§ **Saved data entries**
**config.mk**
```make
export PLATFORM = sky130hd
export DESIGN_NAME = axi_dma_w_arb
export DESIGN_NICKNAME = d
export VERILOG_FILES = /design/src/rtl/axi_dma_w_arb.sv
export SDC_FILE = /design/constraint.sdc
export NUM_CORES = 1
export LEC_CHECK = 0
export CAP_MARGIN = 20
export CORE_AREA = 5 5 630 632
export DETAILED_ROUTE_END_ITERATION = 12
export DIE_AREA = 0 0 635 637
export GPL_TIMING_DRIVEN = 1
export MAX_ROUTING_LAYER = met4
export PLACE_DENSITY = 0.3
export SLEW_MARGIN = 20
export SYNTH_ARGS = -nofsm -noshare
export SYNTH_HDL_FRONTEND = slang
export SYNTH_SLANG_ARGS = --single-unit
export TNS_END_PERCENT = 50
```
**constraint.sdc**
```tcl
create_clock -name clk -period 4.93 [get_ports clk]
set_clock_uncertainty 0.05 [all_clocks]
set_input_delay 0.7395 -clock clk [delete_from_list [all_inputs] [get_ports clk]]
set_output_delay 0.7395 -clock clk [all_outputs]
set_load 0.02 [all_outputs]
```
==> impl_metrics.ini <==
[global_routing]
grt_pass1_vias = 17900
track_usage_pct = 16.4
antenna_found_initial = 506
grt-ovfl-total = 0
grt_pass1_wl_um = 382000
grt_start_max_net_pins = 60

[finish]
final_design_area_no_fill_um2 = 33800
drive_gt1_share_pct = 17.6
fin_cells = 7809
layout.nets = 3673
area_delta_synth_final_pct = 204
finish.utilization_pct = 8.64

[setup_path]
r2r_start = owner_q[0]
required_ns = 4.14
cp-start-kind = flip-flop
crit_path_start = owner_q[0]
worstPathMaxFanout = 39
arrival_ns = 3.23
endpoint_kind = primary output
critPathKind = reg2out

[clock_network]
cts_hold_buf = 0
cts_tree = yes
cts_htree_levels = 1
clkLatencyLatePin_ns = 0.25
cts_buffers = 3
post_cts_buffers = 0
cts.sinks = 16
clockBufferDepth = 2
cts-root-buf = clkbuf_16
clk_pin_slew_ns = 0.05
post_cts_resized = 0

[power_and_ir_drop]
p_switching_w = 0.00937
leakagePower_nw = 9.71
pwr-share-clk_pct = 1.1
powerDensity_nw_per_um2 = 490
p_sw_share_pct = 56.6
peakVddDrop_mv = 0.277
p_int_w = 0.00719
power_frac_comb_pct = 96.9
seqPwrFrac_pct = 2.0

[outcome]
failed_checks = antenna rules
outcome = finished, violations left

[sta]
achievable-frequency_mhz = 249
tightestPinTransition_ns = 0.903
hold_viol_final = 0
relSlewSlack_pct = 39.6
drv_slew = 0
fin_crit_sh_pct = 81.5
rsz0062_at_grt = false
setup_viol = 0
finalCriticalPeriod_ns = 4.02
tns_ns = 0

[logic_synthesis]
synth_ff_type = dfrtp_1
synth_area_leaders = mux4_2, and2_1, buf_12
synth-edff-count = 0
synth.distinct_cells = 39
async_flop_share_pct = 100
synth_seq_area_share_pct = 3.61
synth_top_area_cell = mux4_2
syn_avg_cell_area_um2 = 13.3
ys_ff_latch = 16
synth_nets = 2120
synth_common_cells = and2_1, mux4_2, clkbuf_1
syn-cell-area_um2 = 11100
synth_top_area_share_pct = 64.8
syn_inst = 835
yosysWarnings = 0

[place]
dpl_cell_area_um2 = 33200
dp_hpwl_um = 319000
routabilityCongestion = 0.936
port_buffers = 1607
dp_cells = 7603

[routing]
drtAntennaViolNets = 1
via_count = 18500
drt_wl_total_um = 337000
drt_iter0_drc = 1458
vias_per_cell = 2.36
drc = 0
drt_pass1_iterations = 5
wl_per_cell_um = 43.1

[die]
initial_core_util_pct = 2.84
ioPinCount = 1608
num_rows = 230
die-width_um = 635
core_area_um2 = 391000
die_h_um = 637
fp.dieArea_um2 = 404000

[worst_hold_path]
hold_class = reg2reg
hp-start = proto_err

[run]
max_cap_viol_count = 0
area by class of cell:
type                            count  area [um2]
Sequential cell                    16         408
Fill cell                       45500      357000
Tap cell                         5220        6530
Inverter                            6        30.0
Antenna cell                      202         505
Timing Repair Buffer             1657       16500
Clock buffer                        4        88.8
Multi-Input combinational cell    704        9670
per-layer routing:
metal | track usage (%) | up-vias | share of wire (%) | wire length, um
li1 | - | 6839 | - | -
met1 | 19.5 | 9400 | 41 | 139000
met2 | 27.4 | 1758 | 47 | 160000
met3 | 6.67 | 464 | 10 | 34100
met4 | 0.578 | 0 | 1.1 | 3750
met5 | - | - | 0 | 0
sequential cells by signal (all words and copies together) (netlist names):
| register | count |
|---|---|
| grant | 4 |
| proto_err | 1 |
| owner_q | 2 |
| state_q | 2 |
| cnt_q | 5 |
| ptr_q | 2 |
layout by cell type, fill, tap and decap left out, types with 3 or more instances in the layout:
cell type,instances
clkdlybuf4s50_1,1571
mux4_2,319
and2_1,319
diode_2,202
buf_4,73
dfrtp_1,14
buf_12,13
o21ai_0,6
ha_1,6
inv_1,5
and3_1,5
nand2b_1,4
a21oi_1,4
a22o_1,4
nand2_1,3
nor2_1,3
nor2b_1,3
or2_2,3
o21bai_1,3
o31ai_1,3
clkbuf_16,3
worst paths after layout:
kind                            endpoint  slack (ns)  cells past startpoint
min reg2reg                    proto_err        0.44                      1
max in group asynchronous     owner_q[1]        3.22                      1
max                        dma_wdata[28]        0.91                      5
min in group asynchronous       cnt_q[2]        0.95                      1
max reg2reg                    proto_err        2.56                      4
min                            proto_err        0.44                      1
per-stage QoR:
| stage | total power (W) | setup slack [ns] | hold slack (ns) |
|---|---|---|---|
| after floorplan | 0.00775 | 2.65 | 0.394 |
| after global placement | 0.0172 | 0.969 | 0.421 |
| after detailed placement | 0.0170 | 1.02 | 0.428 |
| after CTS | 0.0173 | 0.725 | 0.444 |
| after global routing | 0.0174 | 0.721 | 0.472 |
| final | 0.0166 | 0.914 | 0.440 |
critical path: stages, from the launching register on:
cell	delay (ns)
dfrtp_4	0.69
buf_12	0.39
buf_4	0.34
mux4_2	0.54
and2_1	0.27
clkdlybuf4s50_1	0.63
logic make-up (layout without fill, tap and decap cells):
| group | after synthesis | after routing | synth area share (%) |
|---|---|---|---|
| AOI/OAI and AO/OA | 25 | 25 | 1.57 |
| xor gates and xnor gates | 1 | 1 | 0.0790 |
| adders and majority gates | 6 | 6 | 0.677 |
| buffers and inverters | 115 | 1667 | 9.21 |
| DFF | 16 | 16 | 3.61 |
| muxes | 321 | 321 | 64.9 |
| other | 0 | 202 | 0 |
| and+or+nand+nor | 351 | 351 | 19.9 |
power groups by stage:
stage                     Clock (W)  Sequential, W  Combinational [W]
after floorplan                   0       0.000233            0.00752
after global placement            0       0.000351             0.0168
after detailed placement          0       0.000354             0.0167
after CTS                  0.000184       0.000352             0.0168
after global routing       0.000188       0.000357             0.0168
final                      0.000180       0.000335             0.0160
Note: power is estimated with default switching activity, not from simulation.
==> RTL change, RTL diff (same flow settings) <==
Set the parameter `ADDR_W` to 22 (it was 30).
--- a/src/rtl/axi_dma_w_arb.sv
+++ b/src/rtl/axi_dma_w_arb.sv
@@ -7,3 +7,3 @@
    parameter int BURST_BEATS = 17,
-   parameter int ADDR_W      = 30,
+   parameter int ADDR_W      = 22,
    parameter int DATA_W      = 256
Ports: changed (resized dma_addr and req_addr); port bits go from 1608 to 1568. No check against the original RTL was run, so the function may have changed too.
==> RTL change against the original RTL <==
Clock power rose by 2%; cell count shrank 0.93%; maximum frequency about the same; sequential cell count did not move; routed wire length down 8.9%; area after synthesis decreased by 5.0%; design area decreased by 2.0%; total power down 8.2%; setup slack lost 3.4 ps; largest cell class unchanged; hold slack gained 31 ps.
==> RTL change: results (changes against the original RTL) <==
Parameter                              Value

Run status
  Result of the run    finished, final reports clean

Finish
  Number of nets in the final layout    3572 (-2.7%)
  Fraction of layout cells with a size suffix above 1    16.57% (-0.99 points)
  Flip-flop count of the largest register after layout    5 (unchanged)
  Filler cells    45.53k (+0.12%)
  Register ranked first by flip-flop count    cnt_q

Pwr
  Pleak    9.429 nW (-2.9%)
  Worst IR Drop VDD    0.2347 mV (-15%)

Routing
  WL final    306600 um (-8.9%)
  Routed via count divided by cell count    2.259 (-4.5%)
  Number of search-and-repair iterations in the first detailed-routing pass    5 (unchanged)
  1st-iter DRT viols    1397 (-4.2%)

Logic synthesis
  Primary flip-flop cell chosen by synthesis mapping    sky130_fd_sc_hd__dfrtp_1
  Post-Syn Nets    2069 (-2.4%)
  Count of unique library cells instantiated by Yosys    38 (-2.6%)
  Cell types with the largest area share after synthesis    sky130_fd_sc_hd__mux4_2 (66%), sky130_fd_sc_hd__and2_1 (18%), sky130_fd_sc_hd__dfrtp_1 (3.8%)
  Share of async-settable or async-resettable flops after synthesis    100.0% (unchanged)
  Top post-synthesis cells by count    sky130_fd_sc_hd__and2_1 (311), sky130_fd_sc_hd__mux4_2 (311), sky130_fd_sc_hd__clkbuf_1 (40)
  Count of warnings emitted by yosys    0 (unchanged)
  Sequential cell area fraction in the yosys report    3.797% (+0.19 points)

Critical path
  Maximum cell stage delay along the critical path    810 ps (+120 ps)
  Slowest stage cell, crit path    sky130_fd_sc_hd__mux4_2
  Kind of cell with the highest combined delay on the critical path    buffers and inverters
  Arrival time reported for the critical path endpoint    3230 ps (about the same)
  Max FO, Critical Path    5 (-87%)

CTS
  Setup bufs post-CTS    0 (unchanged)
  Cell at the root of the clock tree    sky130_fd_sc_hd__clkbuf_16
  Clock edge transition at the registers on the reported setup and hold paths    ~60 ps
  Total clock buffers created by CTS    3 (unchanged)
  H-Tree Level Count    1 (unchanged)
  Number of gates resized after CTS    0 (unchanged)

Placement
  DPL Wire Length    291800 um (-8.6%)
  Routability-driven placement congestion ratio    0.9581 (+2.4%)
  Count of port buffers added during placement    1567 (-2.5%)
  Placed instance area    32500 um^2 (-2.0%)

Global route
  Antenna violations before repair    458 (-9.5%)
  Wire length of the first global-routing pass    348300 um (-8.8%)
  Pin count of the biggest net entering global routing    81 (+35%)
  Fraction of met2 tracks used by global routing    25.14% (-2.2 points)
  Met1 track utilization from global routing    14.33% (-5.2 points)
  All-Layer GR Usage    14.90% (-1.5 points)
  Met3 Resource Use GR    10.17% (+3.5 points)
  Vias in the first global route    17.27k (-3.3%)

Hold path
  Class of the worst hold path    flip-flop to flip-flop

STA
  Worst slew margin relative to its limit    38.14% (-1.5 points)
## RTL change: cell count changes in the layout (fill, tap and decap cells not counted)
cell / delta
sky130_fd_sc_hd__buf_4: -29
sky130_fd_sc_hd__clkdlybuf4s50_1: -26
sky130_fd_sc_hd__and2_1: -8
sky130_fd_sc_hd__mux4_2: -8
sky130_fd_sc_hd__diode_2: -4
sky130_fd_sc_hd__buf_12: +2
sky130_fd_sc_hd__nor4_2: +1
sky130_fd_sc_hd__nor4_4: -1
**src/rtl/layer3_collect.sv**
```systemverilog
// Layer-3 output collector: captures two 32-lane result vectors into a 64-byte frame buffer
// and serves it through a registered read port. Optional sticky error flag: LAYER3_COLLECT_ERR_EN.
module layer3_collect #(
   parameter int unsigned DATA_WIDTH = 8,
   parameter int unsigned LANES      = 32,
   parameter int unsigned ADDR_W     = 6
) (
   input  logic                        clk_i,
   input  logic                        rst_i,
   input  logic                        start_i,
   input  logic                        wr_en_0_i,
   input  logic                        wr_en_1_i,
   input  logic [LANES*DATA_WIDTH-1:0] din_i,
   input  logic                        rd_en_i,
   input  logic [ADDR_W-1:0]           rd_addr_i,
   input  logic                        release_i,
   output logic [DATA_WIDTH-1:0]       rd_data_o,
   output logic                        rd_valid_o,
   output logic                        full_o,
   output logic                        done_o,
   output logic                        err_o
);

   localparam int unsigned Depth = 2 * LANES;
   localparam int unsigned IdxW  = $clog2(Depth);

   typedef enum logic [1:0] {StIdle, StFill, StReady} state_e;

   state_e                state_q;
   logic [DATA_WIDTH-1:0] mem_q [Depth];
   logic [1:0]            vld_q;
   logic [1:0]            vld_base;
   logic [1:0]            vld_d;
   logic                  accept;
   logic                  we0;
   logic                  we1;
   logic                  addr_oob;
   logic [IdxW-1:0]       rd_idx;

   // A start in any state opens a new frame, so writes that share its cycle belong to it.
   always_comb begin
      accept   = start_i | (state_q == StFill);
      we1      = accept & wr_en_1_i;
      we0      = accept & wr_en_0_i & ~wr_en_1_i;
      vld_base = start_i ? 2'b00 : vld_q;
      vld_d    = vld_base | {we1, we0};
      rd_idx   = rd_addr_i[IdxW-1:0];
      addr_oob = (32'(rd_addr_i) >= Depth);
   end

   always_ff @(posedge clk_i or posedge rst_i) begin
      if (rst_i) begin
         state_q    <= StIdle;
         vld_q      <= 2'b00;
         rd_data_o  <= '0;
         rd_valid_o <= 1'b0;
         full_o     <= 1'b0;
         done_o     <= 1'b0;
         for (int unsigned i = 0; i < Depth; i++) begin
            mem_q[i] <= '0;
         end
      end else begin
         done_o <= 1'b0;

         for (int unsigned k = 0; k < LANES; k++) begin
            if (we0) mem_q[k]         <= din_i[k*DATA_WIDTH +: DATA_WIDTH];
            if (we1) mem_q[LANES + k] <= din_i[k*DATA_WIDTH +: DATA_WIDTH];
         end

         // Reads outside READY leave the data register untouched.
         if (rd_en_i && (state_q == StReady)) begin
            rd_valid_o <= 1'b1;
            rd_data_o  <= addr_oob ? '0 : mem_q[rd_idx];
         end else begin
            rd_valid_o <= 1'b0;
         end

         if (accept) begin
            vld_q <= vld_d;
            if (vld_d == 2'b11) begin
               state_q <= StReady;
               full_o  <= 1'b1;
            end else begin
               state_q <= StFill;
               full_o  <= 1'b0;
            end
         end else if ((state_q == StReady) && release_i) begin
            state_q <= StIdle;
            vld_q   <= 2'b00;
            full_o  <= 1'b0;
            done_o  <= 1'b1;
         end
      end
   end

`ifdef LAYER3_COLLECT_ERR_EN
   logic err_q;
   logic err_now;

   // Dual strobe or a write into a bank already captured in this frame.
   always_comb begin
      err_now = accept & ((wr_en_0_i & wr_en_1_i) | (we0 & vld_base[0]) | (we1 & vld_base[1]));
   end

   always_ff @(posedge clk_i or posedge rst_i) begin
      if (rst_i) begin
         err_q <= 1'b0;
      end else if (start_i) begin
         err_q <= err_now;
      end else begin
         err_q <= err_q | err_now;
      end
   end

   assign err_o = err_q;
`else
   assign err_o = 1'b0;
`endif

endmodule

```
**config.mk**
```make
export PLATFORM = sky130hd
export DESIGN_NAME = layer3_collect
export DESIGN_NICKNAME = d
export VERILOG_FILES = /design/src/rtl/layer3_collect.sv
export SDC_FILE = /design/constraint.sdc
export NUM_CORES = 1
export LEC_CHECK = 0
export CAP_MARGIN = 15
export CORE_ASPECT_RATIO = 0.9
export CORE_UTILIZATION = 33
export DETAILED_ROUTE_END_ITERATION = 6
export SLEW_MARGIN = 10
export SYNTH_ARGS = -nofsm -noshare
export SYNTH_HDL_FRONTEND = slang
export SYNTH_SLANG_ARGS = --single-unit
```
**constraint.sdc**
```tcl
create_clock -name clk_i -period 37.1 [get_ports clk_i]
set_input_delay 11.13 -clock clk_i [delete_from_list [all_inputs] [get_ports clk_i]]
set_output_delay 11.13 -clock clk_i [all_outputs]
set_load 0.01 [all_outputs]
```
# After elaboration in Yosys (flattened, before gate mapping)
# Cells that the tools add are included.
# totals
regBits	527
latchBits	0
ramBits	0
mem_bits_ro	0
input_bits	269
mem_count	0
# classes
add_sub_neg	0
multipliers	0
n_div	0
magnitude_cmp	1
n_eq_ne	3
shifts	0
muxes	14
bitwise_logic	7
reduce_logical	3
# op_table
operator	n
$bmux 8 s6	1
$mux 8	2
$mux 2	5
$ge 7x7->1 const B	1
$not 6->7	1
$mux 1	6
$eq 2x2->1 const B	2
$and 1x1->1	3
$eq 2x1->1 const B	1
$logic_and 1x1->1	2
$or 2x2->2	1
$reduce_bool 2->1	1
$not 1->1	1
$or 1x1->1	1

# Logic depth before layout (Yosys ltp)
# Gate-level depths: netlist (run 1).
# logic_depth
depth_word	8
mapped_depth	10
ltp_nobuf	6

# Worst setup path before layout (run 1)
# OpenSTA, ideal clock, no wires.
# synth_path
kind	input -> register
from	in rd_addr_i[4]
to	reg rd_data_o[2]
setup_time_ps	127
t_arrival_ps	12803
slack_ps	24170
stages	8
n_path_buf	2
cell_sequence	clkbuf_1 clkbuf_1 mux4_2 mux4_2 o22ai_1 a21oi_1 a21oi_1 o21ai_1
# synth_between
elab_chain_cells	4
# synth_lines
item	line_no	text
start, declared	15	input logic [ADDR_W-1:0] rd_addr_i,
$not 6->7 (not written as such)	73	rd_data_o <= addr_oob ? '0 : mem_q[rd_idx];
$bmux 8 s6	73	
$mux 8 (not written as such) (2 in series)	73	
end signal, assigned	73	
end, declared	17	output logic [DATA_WIDTH-1:0] rd_data_o,
# No other way between the ends. The select of a mux whose other input is x is not followed.
# A chain may end at the register's enable or synchronous reset.

==> results of run 1 <==
==> worst register-to-register path, cell delays in order, from the launching register on <==
cell and delay, ns:
sky130_fd_sc_hd__dfrtp_1 0.40, sky130_fd_sc_hd__nor2b_1 0.20, sky130_fd_sc_hd__o21ai_4 0.72, sky130_fd_sc_hd__buf_4 0.77, sky130_fd_sc_hd__buf_4 0.91, sky130_fd_sc_hd__mux2_2 0.47
==> state kept, by name, summed over array words and instances, names as in the netlist <==
| signal | flops |
|---|---|
| done_o | 1 |
| mem_q | 512 |
| state_q | 1 |
| rd_data_o | 8 |
| rd_valid_o | 1 |
| full_o | 1 |
| vld_q | 2 |
==> report_power, final <==
part | total [uW] | switching [uW] | internal [uW]
Combinational | 364 | 148 | 215
Clock | 582 | 234 | 347
Sequential | 782 | 68.0 | 714
Total | 1730 | 451 | 1280
==> cell families (layout without fill, tap and decap cells) <==
kind of cell	Yosys count	after routing	share of synthesized area (%)
compound gates	109	109	3.08
flops	526	526	55.6
mux	728	728	37.6
other cells	1	3	0.0159
buf+inv	117	403	2.26
simple gates	71	71	1.42
==> per-stage QoR <==
step	area, um2	cells	utilization [%]
after CTS	29200	2778	41.5
after floorplan	23700	1552	-
after detailed placement	27300	2673	38.7
after global routing	29200	2779	41.5
after global placement	27300	2673	38.7
final	29200	2780	41.5
==> cell usage in the layout (no fill, tap or decap), types with 11 or more instances in the layout <==
master	synthesis	layout
sky130_fd_sc_hd__nand2_1	24	24
sky130_fd_sc_hd__mux4_1	14	14
sky130_fd_sc_hd__nand3_1	32	32
sky130_fd_sc_hd__mux2_2	520	520
sky130_fd_sc_hd__buf_4	5	17
sky130_fd_sc_hd__clkbuf_8	0	11
sky130_fd_sc_hd__dfrtp_1	526	526
sky130_fd_sc_hd__mux4_2	58	58
sky130_fd_sc_hd__clkbuf_16	0	57
sky130_fd_sc_hd__mux2i_1	136	136
sky130_fd_sc_hd__clkdlybuf4s50_1	0	276
sky130_fd_sc_hd__a22oi_1	56	56
sky130_fd_sc_hd__a21oi_1	25	25
sky130_fd_sc_hd__clkbuf_1	79	18
==> final cells by class <==
type | count | area (um2) | share of cell area [%]
inverter | 2 | 15.0 | 0.0514
tap | 940 | 1180 | 4.02
clock inverter | 19 | 278 | 0.950
multi-input combinational | 909 | 10000 | 34.2
timing repair buffer | 296 | 2950 | 10.1
antenna | 2 | 5.00 | 0.0171
sequential | 526 | 13200 | 45.0
clock buffer | 86 | 1650 | 5.63
==> layer usage <==
metal  track usage, %  vias up  share of wire (%)
met5                0        -              0.073
met4             3.63        6                1.7
met3             3.02       80                4.4
met2             28.7      316                 48
met1             24.2     7509                 46
li1                 -     6279                  -
==> how the worst max path moves through the flow <==
stage          start    endpoint  slack [ns]  cells after the start
6_report       rst_i  mem_q[443]       22.75                      5
5_1_grt        rst_i  mem_q[313]       22.12                      5
4_1_cts        rst_i  mem_q[315]       22.58                      5
3_5_place_dp   rst_i  mem_q[308]       21.94                      5
3_3_place_gp   rst_i  mem_q[308]       22.06                      5
2_1_floorplan  rst_i      done_o       11.27                      1
==> impl_results.md, run 1 <==
- Number of vias in the routed layout: 14200
- Final hold viol count: 0
- #FFs+latches synth: 526
- Vias in the first global route: 15400
- Highest cell delay on the worst timing path: 0.85 ns
- Count of unresolved DRC violations after routing: 0
- Final HPWL DP: 43800 um
- Worst setup SP type: input pin
- Critical R2R Capture: mem_q[149]
- Number of nets produced by synthesis: 1821
- Number of top-level pins: 281
- Most used standard cell by instance count after synthesis: sky130_fd_sc_hd__dfrtp_1
- Slew @ Worst Pin: 1.16 ns
- Number of cells produced by synthesis: 1552
- Critical path's most frequent cell: sky130_fd_sc_hd__buf_4
- First-pass GRT wire length: 97700 um
- Net total in the final layout: 2061
- Clk slew on worst S/H paths: 0.06 ns
- Number of distinct library cells after synthesis: 29
- Part of the Yosys area used for sequential elements: 55.6%
- Yosys top cell by area: sky130_fd_sc_hd__dfrtp_1
- Area contributors post-synth: sky130_fd_sc_hd__dfrtp_1, sky130_fd_sc_hd__mux2_2, sky130_fd_sc_hd__mux2i_1
- Top Family by Delay on Critical Path: buffers and inverters
- Postcts setup bufs: 0
- FFs w/ async S/R, synth: 100%
- Proportion of netlist area held by the largest area contributor: 55.6%
- Maximum vdd drop: 0.0341 mV
- Vias per Instance: 5.10
- Floorplan die area: 72800 um2
- Number of flops mapped to enable cells by yosys: 0
- CP Buf/Inv Count: 5
- Kind of path behind the tightest hold check: flip-flop to flip-flop
- Layout cells sized above 1: 37.7%
- Final Slew Violations: 0
- Final count of negative-setup-slack endpoints: 0
- H-Tree Level Count: 2
- Element type at the critical path end: asynchronous set/reset pin
- Cell chain of the critical path: clkdlybuf4s50_1 > inv_8 > buf_12 > buf_4 > buf_4
- Reg-to-Reg Start: state_q[0]
- Clock tree from TritonCTS: done
- Max Freq: 0.0697 GHz
- Iteration-0 DRC Markers: 787
- Area of the mapped netlist: 23700 um2
- Sink count of the clock tree: 526
- Mean instance size in the synthesized netlist: 15.2 um2
- Final setup margin: 22.75 ns
- Number of CTS-inserted buffers: 57
- Area delta synth->final: 23.5%
- Count of yosys warnings during synthesis: 0
- Gp weighted congestion: 0.775
- Filler cell count: 6468
- Per-cell routed wire length: 22.7 um
- Reg2reg setup slack: 33.51 ns
- PD cells: 59.1 nW/um2
- Number of buffers inserted for hold repair after clock tree synthesis: 0
- Height of the chip: 256 um
- Dominant register cell in the synthesized netlist: sky130_fd_sc_hd__dfrtp_1
- Relative slew slack: 22.8%
- Clock Skew: 0.0170 ns
- Status: completed
- Setup repair after global routing missed its margin: false
- Leakage: 0.0120 uW
- Number of max-cap violations: 0
- Final Hold Slack: 0.488 ns
- Worst setup timing slack at the placement stage: 21.94 ns
- Maximum fanout encountered on the critical timing path: 189
- Count of input and output buffers: 279
- Critical path's slowest cell: sky130_fd_sc_hd__buf_4
- Die W: 284 um
- Gr usage total: 17.5%
- Type of the worst setup path: input pin to asynchronous set/reset pin
- Period utilization: 38.7%
- Endpoint arrival time on the critical path: 14.97 ns
- Resized cells post-CTS: 0
- Worst path required time: 37.72 ns
- Clock root buffer: sky130_fd_sc_hd__clkbuf_16
- Synth top cells by count: sky130_fd_sc_hd__dfrtp_1, sky130_fd_sc_hd__mux2_2, sky130_fd_sc_hd__mux2i_1, sky130_fd_sc_hd__clkbuf_1, sky130_fd_sc_hd__mux4_2
- Initial antenna violation count: 4
- Number of detailed-routing iterations run before antenna repair: 4
- Hold-critical path depth: 2
- Clock latency reported for the late side of the worst-skew pair: 0.61 ns
- Core region area: 70400 um2
- GR Overflow Total: 0
- Shortest clock period the worst path allows after layout: 14.35 ns
- Final total negative setup slack: 0 ns
- Starting density of the core: 33.6%
- Cell count of the worst reg-to-reg path: 5
- Hold path startpoint: rd_data_o[2]
- Maximum count of clock buffers along a single path: 3
- Count of antenna-violating nets left after detailed routing: 0
- Row count: 92
- Overall power consumption: 1730 uW
- Final routed wirelength across all metal layers: 63100 um
- Hold EP: rd_data_o[2]
- Largest net degree at the start of global routing: 190
Note: power is estimated with default switching activity, not from simulation.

§ **WORK INSTRUCTION**
Lines containing the string "outcome" are the ones to copy from the entries above.

§ **YOUR RESPONSE**
[outcome]
outcome = finished, violations left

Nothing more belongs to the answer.